## DATASET EXTRACT:

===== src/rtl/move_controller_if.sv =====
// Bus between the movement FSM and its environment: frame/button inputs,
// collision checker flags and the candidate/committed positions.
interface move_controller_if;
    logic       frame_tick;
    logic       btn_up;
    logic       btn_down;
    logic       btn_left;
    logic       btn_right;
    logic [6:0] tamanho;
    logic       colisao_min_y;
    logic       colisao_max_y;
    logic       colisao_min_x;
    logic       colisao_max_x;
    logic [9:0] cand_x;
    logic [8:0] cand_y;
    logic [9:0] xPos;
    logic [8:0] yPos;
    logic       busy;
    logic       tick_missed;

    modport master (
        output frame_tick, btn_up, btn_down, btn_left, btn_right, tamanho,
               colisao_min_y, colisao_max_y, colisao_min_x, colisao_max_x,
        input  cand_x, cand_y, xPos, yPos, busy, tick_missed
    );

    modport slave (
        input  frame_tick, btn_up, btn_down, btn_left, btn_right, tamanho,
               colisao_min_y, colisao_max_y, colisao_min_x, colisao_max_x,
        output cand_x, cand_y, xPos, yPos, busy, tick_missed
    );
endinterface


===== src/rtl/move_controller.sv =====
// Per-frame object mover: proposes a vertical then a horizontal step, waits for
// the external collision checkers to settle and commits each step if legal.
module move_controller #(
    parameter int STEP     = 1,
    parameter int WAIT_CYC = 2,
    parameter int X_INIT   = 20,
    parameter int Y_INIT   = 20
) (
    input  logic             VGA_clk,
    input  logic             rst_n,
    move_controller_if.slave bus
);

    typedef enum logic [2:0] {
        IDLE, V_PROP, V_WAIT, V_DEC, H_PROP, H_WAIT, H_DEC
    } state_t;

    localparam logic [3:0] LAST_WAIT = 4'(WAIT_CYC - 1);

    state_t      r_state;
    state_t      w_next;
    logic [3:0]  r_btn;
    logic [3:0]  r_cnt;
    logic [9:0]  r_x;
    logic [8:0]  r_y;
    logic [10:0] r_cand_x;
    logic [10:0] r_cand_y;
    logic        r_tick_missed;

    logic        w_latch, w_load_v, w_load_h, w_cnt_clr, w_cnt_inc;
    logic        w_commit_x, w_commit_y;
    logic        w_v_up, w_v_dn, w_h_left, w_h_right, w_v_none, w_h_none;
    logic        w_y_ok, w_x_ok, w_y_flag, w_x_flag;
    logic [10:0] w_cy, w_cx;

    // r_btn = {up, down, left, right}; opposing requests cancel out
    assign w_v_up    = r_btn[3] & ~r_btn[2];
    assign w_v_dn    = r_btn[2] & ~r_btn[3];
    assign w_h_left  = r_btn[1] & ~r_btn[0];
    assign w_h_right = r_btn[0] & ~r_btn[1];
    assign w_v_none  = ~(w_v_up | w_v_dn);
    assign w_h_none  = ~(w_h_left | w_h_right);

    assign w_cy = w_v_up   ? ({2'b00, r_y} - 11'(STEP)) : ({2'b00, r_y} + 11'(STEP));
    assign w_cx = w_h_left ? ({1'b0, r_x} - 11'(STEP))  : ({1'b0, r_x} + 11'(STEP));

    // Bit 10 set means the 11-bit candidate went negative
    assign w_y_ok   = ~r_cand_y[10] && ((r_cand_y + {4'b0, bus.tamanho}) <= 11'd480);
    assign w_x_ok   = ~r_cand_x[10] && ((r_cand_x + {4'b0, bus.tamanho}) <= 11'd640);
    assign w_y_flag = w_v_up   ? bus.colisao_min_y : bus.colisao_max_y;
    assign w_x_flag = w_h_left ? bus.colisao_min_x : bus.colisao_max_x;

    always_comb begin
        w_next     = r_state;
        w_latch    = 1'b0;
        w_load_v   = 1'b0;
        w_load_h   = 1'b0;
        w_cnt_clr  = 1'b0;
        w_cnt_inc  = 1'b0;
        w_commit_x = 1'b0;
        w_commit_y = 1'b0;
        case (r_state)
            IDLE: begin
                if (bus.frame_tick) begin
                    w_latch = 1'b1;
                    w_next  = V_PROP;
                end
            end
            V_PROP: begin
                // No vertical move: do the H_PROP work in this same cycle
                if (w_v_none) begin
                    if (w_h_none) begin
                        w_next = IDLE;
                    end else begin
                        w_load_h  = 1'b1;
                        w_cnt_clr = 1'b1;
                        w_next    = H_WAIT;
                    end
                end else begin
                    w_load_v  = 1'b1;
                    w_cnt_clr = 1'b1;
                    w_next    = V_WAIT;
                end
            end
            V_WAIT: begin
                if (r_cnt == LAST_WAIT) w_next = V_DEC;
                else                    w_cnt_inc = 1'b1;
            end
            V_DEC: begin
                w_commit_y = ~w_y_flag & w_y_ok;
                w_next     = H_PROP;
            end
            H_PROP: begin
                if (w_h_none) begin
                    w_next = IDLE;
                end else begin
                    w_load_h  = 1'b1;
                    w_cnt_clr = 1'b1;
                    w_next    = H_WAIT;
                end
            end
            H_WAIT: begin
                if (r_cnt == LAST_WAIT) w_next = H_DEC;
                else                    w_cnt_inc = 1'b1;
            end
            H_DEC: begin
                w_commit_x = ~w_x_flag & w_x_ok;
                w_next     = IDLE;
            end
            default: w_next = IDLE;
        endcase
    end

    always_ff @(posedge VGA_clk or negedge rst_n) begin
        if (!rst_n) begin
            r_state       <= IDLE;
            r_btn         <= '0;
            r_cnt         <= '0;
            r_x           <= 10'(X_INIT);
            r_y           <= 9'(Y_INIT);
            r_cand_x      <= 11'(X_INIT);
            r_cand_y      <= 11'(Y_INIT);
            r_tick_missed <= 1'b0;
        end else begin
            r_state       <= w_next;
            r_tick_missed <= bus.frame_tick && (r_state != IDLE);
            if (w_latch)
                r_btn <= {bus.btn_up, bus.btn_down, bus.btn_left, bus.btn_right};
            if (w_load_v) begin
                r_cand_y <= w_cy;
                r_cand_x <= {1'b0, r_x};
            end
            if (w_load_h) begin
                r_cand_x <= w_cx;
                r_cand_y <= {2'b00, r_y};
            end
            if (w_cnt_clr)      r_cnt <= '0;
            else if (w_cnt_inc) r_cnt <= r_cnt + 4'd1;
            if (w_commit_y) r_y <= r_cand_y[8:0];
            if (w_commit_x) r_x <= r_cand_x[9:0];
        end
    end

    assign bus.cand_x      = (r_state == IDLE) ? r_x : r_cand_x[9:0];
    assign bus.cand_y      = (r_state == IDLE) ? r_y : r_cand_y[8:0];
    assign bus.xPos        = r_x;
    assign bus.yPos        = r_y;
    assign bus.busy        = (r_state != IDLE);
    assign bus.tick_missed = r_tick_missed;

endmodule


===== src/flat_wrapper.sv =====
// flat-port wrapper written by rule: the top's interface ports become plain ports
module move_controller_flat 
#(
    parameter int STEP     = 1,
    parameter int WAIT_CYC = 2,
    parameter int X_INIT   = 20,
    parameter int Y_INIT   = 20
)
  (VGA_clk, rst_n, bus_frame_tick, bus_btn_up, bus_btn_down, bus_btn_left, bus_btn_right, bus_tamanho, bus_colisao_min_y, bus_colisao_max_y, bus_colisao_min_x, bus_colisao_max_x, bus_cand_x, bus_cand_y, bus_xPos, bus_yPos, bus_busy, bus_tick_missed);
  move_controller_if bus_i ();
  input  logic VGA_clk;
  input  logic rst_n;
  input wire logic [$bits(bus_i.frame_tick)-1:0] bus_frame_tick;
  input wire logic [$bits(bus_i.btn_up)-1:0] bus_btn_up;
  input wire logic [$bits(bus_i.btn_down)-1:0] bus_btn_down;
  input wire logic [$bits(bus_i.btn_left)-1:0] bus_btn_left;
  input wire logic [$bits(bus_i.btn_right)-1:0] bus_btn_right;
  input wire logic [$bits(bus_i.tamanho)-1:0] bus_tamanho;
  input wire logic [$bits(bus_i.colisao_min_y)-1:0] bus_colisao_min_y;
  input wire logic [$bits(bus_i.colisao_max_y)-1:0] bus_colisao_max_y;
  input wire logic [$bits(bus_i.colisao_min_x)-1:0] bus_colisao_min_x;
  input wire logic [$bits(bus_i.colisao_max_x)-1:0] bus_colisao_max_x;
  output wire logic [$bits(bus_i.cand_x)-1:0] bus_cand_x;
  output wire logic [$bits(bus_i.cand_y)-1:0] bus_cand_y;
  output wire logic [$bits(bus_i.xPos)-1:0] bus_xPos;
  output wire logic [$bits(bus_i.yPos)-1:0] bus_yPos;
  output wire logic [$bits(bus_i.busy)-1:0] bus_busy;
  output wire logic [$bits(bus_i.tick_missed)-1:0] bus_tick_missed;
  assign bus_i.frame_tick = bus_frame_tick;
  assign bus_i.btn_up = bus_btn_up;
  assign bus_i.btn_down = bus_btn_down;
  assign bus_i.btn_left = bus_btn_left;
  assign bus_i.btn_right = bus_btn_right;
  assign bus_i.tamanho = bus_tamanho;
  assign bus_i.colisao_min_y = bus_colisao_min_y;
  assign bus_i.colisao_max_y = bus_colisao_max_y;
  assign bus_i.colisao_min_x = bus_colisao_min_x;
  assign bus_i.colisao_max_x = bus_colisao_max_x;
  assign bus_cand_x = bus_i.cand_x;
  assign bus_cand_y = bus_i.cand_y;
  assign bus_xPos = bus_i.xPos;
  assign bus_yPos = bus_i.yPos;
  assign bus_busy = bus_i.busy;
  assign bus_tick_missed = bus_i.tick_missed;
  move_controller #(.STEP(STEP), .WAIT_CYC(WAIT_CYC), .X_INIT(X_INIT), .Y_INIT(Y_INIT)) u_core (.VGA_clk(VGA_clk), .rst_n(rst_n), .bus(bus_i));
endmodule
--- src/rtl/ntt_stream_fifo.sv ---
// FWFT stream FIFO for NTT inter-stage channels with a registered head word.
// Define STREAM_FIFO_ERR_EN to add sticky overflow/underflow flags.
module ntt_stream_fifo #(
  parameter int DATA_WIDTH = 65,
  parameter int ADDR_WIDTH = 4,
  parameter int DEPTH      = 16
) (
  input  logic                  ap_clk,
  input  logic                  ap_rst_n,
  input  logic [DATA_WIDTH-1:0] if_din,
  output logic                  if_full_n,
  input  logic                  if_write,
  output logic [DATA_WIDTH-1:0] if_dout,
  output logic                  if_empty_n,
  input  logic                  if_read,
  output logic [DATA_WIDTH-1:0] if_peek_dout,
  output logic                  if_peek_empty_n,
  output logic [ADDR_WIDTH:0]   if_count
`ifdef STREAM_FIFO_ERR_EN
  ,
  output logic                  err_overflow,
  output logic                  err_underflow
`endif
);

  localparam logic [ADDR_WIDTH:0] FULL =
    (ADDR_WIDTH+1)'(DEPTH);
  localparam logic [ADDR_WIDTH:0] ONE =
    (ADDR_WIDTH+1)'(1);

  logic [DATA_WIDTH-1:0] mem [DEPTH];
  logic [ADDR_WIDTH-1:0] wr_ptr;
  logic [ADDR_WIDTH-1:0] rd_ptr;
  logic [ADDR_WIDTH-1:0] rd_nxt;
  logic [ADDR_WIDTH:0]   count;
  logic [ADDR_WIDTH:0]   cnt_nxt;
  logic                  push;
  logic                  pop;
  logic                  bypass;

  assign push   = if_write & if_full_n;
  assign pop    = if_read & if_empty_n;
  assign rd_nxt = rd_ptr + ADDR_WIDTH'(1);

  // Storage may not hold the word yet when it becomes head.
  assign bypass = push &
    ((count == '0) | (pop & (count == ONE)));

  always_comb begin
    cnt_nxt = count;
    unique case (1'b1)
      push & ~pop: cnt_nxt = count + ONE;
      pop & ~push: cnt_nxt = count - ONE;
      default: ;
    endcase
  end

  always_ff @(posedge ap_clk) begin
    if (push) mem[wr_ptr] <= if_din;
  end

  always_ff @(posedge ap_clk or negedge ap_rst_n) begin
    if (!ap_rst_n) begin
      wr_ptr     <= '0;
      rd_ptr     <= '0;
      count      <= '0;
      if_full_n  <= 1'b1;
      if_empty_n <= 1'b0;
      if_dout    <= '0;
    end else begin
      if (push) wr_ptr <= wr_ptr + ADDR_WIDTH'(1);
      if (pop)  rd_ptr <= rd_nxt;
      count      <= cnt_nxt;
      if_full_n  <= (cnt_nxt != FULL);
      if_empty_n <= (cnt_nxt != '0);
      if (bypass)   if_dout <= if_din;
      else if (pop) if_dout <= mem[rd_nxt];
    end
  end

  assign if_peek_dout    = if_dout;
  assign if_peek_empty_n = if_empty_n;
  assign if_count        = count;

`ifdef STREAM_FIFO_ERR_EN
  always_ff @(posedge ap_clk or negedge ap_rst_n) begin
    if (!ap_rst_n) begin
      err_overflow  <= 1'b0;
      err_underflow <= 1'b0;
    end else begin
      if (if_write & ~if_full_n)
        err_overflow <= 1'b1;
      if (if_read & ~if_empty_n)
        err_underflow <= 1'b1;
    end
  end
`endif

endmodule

## WORK REQUEST:
Each line above that contains the string "candidate" should be copied.

## FINAL ANSWER:
// collision checker flags and the candidate/committed positions.
    // Bit 10 set means the 11-bit candidate went negative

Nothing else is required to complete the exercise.